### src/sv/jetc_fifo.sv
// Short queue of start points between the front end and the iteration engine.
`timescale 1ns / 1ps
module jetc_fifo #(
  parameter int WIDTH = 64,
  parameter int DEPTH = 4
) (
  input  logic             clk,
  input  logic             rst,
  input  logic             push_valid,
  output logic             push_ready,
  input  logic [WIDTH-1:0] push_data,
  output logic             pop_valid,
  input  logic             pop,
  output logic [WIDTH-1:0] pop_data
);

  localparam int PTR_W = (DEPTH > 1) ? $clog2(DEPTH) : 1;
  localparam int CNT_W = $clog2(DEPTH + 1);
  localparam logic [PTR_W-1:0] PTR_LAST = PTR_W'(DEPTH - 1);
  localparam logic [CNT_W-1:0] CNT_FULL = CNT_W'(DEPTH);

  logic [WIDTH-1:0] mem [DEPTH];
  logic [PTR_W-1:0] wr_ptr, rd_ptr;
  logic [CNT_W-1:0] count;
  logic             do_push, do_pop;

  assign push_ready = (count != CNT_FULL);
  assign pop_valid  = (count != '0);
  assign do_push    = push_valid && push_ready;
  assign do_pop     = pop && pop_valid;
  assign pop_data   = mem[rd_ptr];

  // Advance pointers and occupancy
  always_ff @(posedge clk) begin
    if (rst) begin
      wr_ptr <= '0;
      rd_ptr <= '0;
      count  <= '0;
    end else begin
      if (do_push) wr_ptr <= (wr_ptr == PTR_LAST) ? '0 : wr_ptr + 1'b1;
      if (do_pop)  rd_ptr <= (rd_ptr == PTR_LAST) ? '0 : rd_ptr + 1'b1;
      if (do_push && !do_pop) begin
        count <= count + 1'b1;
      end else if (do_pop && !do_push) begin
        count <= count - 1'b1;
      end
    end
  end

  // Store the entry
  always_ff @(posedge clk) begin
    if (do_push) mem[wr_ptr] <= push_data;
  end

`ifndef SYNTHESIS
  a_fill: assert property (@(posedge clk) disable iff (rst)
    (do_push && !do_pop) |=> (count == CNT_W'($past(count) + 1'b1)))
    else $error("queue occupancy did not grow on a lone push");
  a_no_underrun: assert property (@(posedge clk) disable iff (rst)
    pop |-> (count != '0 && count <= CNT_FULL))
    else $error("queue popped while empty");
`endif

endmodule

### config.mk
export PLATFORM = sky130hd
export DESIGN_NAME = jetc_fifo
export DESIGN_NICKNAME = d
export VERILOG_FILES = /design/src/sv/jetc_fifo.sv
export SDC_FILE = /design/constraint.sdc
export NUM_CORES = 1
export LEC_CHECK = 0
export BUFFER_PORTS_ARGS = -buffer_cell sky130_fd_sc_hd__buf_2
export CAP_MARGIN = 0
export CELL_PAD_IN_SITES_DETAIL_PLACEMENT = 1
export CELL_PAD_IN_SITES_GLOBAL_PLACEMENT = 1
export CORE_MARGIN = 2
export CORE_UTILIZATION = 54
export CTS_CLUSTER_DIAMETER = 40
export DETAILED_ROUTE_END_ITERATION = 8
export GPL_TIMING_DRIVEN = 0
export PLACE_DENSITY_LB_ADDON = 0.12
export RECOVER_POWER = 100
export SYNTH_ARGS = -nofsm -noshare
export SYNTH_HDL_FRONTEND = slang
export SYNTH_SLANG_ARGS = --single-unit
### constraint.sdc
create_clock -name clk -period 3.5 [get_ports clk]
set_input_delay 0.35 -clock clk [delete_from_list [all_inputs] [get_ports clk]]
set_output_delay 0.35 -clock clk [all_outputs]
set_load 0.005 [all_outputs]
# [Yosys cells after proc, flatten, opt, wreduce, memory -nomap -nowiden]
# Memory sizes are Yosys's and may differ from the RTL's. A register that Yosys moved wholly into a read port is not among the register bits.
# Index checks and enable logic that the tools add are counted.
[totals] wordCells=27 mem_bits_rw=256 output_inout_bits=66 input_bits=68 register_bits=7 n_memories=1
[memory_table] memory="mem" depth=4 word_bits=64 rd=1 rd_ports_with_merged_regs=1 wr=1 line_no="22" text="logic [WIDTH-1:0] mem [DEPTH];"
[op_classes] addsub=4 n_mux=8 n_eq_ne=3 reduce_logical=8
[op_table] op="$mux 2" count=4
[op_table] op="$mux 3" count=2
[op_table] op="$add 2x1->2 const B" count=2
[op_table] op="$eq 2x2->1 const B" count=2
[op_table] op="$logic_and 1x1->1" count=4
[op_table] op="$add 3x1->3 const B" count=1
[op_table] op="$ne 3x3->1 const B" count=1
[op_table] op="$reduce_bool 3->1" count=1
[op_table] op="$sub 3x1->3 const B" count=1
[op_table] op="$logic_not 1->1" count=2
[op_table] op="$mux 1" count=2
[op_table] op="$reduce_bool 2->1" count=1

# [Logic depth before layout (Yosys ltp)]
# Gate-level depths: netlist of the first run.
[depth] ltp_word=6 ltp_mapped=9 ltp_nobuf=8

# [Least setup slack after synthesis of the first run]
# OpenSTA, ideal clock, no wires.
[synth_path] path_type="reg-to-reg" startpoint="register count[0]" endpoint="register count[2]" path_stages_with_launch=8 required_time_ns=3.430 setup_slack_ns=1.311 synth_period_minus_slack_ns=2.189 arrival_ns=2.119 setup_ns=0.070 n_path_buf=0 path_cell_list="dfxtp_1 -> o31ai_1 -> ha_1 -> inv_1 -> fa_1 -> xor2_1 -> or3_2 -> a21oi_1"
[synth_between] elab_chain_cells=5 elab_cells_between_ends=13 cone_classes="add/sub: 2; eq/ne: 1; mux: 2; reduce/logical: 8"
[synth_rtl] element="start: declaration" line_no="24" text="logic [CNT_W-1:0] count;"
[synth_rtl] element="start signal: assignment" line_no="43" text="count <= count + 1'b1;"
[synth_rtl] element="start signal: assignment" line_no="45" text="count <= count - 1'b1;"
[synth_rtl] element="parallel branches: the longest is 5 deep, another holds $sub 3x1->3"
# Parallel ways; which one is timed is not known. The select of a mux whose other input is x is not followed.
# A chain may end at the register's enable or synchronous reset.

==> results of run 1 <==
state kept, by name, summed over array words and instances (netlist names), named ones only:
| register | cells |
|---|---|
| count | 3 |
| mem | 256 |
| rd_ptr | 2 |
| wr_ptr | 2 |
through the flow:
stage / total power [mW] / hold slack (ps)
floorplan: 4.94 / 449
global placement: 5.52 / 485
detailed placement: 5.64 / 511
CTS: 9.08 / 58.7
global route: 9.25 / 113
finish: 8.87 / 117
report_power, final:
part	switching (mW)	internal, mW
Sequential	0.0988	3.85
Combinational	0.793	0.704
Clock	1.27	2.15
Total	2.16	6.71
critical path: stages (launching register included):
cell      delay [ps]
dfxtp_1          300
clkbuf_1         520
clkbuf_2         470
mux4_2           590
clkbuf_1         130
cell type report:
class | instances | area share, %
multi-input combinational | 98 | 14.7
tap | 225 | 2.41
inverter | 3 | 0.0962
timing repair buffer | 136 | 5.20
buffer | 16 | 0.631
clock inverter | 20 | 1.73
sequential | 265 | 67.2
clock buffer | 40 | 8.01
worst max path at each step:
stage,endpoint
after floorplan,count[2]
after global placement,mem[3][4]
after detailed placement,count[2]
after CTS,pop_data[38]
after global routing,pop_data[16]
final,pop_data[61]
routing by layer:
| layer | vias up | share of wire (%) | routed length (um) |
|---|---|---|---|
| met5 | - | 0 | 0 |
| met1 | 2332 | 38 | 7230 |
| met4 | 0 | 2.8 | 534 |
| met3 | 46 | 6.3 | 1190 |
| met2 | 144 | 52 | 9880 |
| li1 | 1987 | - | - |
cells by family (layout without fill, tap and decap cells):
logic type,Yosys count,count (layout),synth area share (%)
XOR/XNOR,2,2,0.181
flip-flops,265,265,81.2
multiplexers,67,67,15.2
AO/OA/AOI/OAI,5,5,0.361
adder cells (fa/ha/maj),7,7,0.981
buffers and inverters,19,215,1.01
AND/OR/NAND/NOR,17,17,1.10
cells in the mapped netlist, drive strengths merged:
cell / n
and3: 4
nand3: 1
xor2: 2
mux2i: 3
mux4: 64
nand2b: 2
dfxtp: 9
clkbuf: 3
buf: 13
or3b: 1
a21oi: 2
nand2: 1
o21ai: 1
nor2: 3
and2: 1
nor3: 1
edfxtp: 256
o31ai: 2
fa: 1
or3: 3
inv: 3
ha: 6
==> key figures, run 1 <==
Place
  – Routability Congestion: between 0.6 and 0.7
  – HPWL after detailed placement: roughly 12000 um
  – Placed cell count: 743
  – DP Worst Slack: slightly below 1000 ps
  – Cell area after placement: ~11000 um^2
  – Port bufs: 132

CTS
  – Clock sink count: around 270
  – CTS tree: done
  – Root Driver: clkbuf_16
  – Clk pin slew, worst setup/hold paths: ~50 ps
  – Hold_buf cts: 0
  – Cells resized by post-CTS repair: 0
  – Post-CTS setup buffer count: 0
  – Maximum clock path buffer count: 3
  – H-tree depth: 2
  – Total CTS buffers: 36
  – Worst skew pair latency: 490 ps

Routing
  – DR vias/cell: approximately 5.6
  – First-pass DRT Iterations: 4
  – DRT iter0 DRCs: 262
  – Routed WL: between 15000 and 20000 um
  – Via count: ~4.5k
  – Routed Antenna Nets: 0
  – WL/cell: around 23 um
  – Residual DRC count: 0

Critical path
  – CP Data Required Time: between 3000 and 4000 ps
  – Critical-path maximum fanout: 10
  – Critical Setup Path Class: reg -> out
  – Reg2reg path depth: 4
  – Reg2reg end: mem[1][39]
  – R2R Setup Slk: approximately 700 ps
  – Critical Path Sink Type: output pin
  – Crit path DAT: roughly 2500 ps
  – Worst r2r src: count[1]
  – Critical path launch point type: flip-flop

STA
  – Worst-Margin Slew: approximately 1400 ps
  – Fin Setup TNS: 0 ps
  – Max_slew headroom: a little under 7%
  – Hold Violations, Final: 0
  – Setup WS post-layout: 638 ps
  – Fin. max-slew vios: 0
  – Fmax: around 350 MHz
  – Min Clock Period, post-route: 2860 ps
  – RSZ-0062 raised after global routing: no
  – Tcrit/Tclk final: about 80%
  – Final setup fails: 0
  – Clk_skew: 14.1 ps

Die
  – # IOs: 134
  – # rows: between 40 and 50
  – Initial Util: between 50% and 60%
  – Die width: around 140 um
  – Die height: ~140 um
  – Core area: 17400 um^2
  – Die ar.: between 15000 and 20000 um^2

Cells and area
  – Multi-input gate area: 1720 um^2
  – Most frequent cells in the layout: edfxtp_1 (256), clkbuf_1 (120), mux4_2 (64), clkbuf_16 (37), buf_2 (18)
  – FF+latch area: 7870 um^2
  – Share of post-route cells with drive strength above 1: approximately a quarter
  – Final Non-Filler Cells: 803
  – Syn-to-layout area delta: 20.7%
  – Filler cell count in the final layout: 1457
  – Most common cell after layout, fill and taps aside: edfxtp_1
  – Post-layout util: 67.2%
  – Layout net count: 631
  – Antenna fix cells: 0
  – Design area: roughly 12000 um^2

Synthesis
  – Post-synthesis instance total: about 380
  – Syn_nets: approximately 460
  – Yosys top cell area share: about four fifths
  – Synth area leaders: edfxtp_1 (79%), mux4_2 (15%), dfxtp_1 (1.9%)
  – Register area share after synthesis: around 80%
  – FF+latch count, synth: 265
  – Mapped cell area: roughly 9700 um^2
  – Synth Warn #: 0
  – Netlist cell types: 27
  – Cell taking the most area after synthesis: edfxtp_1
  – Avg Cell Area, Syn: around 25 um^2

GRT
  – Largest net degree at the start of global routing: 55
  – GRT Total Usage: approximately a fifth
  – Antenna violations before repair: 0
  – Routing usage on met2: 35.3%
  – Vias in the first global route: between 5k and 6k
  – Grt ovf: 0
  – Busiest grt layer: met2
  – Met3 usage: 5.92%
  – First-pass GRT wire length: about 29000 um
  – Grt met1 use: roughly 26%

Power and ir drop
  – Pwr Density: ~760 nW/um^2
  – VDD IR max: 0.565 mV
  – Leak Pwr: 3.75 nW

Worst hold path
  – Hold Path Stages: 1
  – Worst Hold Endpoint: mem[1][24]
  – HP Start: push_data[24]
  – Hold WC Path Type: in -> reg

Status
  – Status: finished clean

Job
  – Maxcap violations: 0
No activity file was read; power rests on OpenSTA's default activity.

===============

[What you have to do] Nothing but the lines from the top of the entries above through the line with "localparam int PTR_W" should be set down, each exactly as written.

[The completed task]
### src/sv/jetc_fifo.sv
// Short queue of start points between the front end and the iteration engine.
`timescale 1ns / 1ps
module jetc_fifo #(
  parameter int WIDTH = 64,
  parameter int DEPTH = 4
) (
  input  logic             clk,
  input  logic             rst,
  input  logic             push_valid,
  output logic             push_ready,
  input  logic [WIDTH-1:0] push_data,
  output logic             pop_valid,
  input  logic             pop,
  output logic [WIDTH-1:0] pop_data
);

  localparam int PTR_W = (DEPTH > 1) ? $clog2(DEPTH) : 1;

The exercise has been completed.